Entries shown START
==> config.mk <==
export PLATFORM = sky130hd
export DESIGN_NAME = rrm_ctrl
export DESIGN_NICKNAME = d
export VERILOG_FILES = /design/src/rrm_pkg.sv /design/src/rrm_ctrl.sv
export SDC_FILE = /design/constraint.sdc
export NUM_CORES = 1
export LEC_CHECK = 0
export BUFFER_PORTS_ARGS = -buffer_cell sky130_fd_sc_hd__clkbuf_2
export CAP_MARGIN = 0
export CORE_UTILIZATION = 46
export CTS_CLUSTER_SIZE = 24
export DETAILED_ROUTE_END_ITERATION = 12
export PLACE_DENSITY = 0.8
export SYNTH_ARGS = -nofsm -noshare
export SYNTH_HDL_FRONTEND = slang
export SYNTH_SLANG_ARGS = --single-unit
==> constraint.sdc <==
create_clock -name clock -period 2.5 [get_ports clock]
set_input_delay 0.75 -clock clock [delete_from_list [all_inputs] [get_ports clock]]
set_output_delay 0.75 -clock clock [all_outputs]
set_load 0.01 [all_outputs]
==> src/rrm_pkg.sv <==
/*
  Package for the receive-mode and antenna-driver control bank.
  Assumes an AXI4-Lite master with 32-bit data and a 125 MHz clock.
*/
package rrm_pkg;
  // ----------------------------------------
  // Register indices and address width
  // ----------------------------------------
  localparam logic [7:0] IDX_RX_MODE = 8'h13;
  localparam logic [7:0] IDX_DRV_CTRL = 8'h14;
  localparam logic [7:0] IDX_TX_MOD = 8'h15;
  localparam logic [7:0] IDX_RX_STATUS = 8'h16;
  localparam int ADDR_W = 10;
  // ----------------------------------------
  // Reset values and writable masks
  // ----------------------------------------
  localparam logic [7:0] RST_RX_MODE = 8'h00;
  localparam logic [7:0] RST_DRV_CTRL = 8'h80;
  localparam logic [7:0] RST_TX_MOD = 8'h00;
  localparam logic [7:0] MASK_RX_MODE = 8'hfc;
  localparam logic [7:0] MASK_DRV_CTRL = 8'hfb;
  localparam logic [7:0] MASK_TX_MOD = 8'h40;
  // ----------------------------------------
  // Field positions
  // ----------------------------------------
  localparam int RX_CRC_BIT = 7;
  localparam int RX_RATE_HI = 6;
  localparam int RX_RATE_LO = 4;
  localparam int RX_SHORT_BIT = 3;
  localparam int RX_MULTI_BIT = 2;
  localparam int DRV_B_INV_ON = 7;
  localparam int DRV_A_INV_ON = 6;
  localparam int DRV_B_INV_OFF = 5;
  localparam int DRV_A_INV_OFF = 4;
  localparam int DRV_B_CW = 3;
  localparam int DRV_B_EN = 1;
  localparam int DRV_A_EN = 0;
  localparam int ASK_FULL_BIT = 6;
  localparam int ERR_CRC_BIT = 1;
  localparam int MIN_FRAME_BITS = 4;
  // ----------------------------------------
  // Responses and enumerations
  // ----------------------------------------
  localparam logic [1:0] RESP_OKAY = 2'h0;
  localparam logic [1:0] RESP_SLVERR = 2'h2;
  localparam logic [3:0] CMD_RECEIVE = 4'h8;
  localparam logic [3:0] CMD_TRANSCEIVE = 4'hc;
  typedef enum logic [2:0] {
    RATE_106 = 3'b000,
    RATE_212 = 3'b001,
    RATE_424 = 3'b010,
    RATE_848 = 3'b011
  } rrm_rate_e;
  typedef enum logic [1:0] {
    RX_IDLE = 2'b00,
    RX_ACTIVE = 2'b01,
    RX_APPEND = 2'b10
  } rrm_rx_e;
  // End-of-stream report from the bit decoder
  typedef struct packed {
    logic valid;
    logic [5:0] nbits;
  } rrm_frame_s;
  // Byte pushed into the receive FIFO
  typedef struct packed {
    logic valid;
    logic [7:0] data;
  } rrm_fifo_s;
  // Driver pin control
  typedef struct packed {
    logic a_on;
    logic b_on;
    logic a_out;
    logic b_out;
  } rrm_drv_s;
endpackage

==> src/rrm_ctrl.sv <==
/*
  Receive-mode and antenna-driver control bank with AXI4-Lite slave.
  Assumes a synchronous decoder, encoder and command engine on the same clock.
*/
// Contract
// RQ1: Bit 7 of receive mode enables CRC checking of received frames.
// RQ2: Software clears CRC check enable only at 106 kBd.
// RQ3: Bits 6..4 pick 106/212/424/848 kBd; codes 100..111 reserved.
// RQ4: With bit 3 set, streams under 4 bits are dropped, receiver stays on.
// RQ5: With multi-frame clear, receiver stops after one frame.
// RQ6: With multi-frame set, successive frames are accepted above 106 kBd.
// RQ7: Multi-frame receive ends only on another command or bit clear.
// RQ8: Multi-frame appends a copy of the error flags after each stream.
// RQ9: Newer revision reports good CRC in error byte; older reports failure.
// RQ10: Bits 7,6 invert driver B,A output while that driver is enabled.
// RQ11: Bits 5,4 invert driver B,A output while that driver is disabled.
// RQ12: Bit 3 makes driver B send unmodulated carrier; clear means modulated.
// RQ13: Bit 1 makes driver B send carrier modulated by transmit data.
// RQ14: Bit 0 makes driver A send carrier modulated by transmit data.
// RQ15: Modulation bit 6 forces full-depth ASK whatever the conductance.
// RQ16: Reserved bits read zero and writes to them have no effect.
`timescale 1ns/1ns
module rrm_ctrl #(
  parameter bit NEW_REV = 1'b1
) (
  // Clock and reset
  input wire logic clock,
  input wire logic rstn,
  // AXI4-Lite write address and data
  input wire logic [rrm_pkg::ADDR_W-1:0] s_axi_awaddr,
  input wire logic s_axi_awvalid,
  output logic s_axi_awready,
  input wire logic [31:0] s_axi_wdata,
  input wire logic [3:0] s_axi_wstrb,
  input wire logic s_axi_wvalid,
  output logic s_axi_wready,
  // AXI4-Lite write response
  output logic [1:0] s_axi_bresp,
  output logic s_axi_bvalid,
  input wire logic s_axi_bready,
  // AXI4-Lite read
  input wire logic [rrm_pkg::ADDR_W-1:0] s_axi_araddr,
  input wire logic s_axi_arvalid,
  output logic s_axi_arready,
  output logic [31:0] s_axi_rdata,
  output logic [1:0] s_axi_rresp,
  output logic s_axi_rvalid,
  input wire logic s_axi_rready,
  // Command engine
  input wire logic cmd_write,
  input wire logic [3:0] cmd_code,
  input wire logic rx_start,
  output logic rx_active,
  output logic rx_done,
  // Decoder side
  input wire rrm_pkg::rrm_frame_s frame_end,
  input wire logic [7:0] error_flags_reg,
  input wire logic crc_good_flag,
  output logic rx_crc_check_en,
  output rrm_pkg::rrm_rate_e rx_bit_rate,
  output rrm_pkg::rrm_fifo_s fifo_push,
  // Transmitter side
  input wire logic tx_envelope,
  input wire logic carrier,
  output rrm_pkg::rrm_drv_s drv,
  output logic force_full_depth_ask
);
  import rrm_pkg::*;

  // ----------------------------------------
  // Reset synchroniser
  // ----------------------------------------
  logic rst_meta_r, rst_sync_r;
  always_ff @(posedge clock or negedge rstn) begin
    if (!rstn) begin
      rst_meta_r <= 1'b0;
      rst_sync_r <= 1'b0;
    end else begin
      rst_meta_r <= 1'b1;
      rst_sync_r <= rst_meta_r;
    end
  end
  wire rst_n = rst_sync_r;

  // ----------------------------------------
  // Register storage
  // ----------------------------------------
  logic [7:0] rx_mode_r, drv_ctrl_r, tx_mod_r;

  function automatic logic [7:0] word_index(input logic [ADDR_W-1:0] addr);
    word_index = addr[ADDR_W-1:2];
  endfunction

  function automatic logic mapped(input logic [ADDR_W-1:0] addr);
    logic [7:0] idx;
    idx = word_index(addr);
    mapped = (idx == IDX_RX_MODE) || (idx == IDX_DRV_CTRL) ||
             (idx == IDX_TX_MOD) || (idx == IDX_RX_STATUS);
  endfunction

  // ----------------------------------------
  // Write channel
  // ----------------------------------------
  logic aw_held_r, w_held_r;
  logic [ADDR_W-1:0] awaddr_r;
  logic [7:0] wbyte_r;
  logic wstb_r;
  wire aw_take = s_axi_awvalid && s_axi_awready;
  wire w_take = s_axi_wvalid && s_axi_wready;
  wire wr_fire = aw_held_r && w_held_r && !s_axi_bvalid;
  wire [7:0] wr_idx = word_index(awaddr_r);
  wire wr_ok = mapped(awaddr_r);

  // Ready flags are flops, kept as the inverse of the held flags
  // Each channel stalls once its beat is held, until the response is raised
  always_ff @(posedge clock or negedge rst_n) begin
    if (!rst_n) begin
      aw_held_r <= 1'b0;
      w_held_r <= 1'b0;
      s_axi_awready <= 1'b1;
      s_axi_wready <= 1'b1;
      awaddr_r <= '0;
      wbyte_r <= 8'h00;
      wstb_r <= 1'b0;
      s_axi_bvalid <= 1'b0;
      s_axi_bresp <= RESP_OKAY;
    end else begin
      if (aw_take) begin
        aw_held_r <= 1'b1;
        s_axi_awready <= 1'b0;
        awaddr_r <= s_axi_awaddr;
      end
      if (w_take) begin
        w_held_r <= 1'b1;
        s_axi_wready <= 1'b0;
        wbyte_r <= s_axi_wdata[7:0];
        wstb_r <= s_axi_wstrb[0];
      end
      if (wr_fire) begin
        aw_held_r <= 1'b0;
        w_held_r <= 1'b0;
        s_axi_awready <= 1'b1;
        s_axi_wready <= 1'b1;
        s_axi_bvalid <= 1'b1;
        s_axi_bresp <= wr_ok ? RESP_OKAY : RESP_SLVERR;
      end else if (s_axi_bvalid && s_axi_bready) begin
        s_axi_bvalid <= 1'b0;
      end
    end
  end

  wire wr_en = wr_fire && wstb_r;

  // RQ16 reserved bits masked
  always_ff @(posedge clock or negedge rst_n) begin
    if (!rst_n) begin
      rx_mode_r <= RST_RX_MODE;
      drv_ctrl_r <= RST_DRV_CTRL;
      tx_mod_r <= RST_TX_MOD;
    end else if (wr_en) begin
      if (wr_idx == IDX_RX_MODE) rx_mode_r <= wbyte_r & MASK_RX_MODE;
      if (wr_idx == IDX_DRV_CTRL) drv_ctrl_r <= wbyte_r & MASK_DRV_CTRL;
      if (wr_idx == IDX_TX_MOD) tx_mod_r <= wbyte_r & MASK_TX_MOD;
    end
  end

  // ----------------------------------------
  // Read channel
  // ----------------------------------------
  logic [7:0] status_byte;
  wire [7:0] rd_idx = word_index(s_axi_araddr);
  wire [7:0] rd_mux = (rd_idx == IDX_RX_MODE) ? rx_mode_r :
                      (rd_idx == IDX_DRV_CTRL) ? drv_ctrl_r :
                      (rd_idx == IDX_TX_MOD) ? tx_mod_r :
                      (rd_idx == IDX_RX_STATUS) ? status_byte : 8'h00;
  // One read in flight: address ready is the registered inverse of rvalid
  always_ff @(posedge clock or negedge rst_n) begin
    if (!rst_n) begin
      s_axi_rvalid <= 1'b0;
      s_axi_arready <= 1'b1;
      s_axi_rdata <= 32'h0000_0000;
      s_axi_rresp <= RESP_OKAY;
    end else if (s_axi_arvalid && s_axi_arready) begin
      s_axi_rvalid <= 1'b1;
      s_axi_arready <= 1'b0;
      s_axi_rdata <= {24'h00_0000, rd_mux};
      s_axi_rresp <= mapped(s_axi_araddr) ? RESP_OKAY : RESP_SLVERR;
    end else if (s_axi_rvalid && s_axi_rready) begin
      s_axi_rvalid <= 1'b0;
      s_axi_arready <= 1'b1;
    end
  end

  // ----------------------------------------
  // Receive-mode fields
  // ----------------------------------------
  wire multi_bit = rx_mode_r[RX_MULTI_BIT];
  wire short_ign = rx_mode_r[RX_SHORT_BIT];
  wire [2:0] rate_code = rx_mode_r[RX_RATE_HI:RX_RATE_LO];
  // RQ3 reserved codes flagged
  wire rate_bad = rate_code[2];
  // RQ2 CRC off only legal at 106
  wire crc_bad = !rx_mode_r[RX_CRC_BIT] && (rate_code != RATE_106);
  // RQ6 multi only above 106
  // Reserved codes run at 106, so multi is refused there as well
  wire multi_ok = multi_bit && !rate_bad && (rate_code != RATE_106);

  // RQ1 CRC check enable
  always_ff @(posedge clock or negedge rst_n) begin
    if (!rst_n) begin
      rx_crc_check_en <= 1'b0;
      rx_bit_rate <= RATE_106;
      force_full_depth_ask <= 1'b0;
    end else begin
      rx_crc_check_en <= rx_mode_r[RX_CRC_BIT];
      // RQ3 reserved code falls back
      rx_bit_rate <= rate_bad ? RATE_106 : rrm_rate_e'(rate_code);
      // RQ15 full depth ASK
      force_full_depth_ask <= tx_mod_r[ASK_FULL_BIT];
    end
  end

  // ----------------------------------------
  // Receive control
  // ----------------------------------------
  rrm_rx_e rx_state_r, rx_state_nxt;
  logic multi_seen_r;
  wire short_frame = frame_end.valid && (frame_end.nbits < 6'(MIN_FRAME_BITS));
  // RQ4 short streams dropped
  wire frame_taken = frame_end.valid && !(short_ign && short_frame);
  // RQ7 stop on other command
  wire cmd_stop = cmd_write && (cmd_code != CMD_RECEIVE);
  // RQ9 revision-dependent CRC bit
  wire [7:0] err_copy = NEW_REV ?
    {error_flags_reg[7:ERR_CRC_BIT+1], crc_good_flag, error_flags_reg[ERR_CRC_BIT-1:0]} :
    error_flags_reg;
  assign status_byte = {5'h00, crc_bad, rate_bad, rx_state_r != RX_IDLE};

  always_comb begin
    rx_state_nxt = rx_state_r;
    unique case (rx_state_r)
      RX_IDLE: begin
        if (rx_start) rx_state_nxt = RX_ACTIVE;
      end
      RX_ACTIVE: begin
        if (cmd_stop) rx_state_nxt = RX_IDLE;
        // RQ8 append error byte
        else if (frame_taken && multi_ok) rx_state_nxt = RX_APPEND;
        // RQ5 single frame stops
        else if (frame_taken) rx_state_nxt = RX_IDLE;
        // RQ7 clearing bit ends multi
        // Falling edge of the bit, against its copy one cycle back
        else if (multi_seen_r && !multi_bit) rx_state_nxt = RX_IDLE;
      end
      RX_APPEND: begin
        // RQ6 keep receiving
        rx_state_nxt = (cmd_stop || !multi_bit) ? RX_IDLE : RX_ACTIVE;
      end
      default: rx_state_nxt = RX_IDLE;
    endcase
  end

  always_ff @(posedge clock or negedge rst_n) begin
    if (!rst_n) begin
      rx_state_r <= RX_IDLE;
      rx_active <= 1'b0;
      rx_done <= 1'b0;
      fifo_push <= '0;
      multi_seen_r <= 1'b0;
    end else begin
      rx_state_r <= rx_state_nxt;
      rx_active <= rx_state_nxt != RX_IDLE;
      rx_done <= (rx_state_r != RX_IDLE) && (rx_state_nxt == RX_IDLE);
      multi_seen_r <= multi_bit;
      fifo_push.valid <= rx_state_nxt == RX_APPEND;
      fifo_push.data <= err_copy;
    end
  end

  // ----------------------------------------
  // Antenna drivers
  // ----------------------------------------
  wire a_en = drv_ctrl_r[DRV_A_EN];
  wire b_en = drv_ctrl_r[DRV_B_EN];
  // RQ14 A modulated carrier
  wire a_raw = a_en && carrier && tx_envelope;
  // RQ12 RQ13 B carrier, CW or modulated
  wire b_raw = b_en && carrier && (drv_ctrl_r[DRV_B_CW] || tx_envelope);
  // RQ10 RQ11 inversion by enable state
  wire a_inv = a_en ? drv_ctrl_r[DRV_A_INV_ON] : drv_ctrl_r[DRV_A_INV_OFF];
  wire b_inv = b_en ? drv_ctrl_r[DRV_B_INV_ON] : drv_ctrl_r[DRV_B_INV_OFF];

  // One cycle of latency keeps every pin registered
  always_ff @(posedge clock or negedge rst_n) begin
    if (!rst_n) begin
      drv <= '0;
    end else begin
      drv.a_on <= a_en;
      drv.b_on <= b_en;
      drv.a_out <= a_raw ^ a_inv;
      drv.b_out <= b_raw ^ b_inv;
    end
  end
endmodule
Entries shown END
Entries shown START
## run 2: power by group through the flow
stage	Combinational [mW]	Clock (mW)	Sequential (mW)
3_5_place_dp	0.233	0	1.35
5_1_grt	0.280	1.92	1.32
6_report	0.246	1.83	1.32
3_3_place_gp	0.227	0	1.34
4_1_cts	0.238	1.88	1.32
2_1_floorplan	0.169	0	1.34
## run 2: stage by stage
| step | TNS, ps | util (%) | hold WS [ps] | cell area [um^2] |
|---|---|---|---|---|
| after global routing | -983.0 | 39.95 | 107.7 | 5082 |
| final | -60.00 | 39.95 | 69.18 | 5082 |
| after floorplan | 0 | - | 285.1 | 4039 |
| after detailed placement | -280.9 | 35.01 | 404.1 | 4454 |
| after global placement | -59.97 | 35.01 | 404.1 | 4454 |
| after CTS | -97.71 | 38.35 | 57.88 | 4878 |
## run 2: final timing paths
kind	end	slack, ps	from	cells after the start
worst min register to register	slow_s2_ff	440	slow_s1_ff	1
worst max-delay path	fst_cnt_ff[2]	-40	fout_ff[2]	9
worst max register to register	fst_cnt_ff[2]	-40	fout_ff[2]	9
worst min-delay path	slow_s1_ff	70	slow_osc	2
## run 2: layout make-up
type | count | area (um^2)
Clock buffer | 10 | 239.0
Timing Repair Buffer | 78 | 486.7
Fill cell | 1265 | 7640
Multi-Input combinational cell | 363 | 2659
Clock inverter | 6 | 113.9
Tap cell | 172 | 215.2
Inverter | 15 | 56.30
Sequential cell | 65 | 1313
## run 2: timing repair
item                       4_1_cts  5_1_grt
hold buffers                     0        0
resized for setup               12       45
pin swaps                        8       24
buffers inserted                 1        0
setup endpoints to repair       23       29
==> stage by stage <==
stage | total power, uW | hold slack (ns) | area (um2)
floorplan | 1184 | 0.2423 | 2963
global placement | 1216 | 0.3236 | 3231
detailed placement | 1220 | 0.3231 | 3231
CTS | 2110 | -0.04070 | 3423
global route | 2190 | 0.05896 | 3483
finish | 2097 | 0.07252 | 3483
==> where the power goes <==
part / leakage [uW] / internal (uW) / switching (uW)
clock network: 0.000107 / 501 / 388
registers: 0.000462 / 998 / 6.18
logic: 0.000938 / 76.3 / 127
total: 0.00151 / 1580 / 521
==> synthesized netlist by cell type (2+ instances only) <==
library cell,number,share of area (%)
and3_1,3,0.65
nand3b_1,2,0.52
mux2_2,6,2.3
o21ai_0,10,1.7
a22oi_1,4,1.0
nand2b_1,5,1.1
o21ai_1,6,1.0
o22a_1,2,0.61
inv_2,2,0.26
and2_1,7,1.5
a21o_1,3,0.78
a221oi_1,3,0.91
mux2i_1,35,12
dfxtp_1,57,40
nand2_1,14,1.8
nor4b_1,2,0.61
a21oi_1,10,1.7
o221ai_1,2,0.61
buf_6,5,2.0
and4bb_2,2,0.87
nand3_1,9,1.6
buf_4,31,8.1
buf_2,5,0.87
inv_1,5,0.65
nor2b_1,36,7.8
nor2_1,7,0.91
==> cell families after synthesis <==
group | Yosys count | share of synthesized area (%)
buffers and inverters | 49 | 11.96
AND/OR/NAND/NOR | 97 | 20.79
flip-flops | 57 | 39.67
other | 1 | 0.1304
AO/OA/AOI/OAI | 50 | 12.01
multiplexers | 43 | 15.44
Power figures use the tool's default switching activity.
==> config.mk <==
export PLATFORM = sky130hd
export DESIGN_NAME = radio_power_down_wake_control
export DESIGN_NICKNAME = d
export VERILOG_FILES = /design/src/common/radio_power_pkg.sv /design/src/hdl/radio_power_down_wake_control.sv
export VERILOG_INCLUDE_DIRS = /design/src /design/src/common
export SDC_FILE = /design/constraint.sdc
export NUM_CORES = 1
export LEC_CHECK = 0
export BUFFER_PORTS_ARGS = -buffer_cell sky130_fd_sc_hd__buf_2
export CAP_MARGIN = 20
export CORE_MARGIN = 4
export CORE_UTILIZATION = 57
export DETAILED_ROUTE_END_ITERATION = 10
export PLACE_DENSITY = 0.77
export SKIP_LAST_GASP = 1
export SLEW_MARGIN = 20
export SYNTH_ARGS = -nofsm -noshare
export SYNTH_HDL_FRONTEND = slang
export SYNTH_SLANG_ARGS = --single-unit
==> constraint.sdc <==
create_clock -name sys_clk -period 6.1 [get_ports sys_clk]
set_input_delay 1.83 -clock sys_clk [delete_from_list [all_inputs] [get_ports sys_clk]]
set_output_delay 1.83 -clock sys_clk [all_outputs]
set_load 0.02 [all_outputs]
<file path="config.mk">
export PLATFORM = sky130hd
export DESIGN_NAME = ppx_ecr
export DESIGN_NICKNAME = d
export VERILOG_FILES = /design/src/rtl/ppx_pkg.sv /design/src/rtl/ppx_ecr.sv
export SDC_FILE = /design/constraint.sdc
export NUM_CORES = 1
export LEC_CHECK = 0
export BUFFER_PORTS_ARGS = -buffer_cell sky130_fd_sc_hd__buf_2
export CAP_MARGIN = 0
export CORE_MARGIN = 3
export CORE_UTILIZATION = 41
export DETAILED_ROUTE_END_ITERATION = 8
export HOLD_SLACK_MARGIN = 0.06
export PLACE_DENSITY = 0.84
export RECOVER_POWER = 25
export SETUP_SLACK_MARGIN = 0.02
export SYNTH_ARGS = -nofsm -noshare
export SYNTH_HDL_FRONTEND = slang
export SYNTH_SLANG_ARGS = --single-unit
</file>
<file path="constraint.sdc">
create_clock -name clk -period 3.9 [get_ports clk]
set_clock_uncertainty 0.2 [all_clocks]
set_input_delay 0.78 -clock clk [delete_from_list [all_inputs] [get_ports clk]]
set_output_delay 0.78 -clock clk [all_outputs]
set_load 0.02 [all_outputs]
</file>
Entries shown END
**What to do:** Above are the records. Copy the lines beginning at the one that has "## run 2: power by group through the flow" and ending with the one that has "total: 0.00151 / 1580 / 521", unchanged.

**Expected answer:**
## run 2: power by group through the flow
stage	Combinational [mW]	Clock (mW)	Sequential (mW)
3_5_place_dp	0.233	0	1.35
5_1_grt	0.280	1.92	1.32
6_report	0.246	1.83	1.32
3_3_place_gp	0.227	0	1.34
4_1_cts	0.238	1.88	1.32
2_1_floorplan	0.169	0	1.34
## run 2: stage by stage
| step | TNS, ps | util (%) | hold WS [ps] | cell area [um^2] |
|---|---|---|---|---|
| after global routing | -983.0 | 39.95 | 107.7 | 5082 |
| final | -60.00 | 39.95 | 69.18 | 5082 |
| after floorplan | 0 | - | 285.1 | 4039 |
| after detailed placement | -280.9 | 35.01 | 404.1 | 4454 |
| after global placement | -59.97 | 35.01 | 404.1 | 4454 |
| after CTS | -97.71 | 38.35 | 57.88 | 4878 |
## run 2: final timing paths
kind	end	slack, ps	from	cells after the start
worst min register to register	slow_s2_ff	440	slow_s1_ff	1
worst max-delay path	fst_cnt_ff[2]	-40	fout_ff[2]	9
worst max register to register	fst_cnt_ff[2]	-40	fout_ff[2]	9
worst min-delay path	slow_s1_ff	70	slow_osc	2
## run 2: layout make-up
type | count | area (um^2)
Clock buffer | 10 | 239.0
Timing Repair Buffer | 78 | 486.7
Fill cell | 1265 | 7640
Multi-Input combinational cell | 363 | 2659
Clock inverter | 6 | 113.9
Tap cell | 172 | 215.2
Inverter | 15 | 56.30
Sequential cell | 65 | 1313
## run 2: timing repair
item                       4_1_cts  5_1_grt
hold buffers                     0        0
resized for setup               12       45
pin swaps                        8       24
buffers inserted                 1        0
setup endpoints to repair       23       29
==> stage by stage <==
stage | total power, uW | hold slack (ns) | area (um2)
floorplan | 1184 | 0.2423 | 2963
global placement | 1216 | 0.3236 | 3231
detailed placement | 1220 | 0.3231 | 3231
CTS | 2110 | -0.04070 | 3423
global route | 2190 | 0.05896 | 3483
finish | 2097 | 0.07252 | 3483
==> where the power goes <==
part / leakage [uW] / internal (uW) / switching (uW)
clock network: 0.000107 / 501 / 388
registers: 0.000462 / 998 / 6.18
logic: 0.000938 / 76.3 / 127
total: 0.00151 / 1580 / 521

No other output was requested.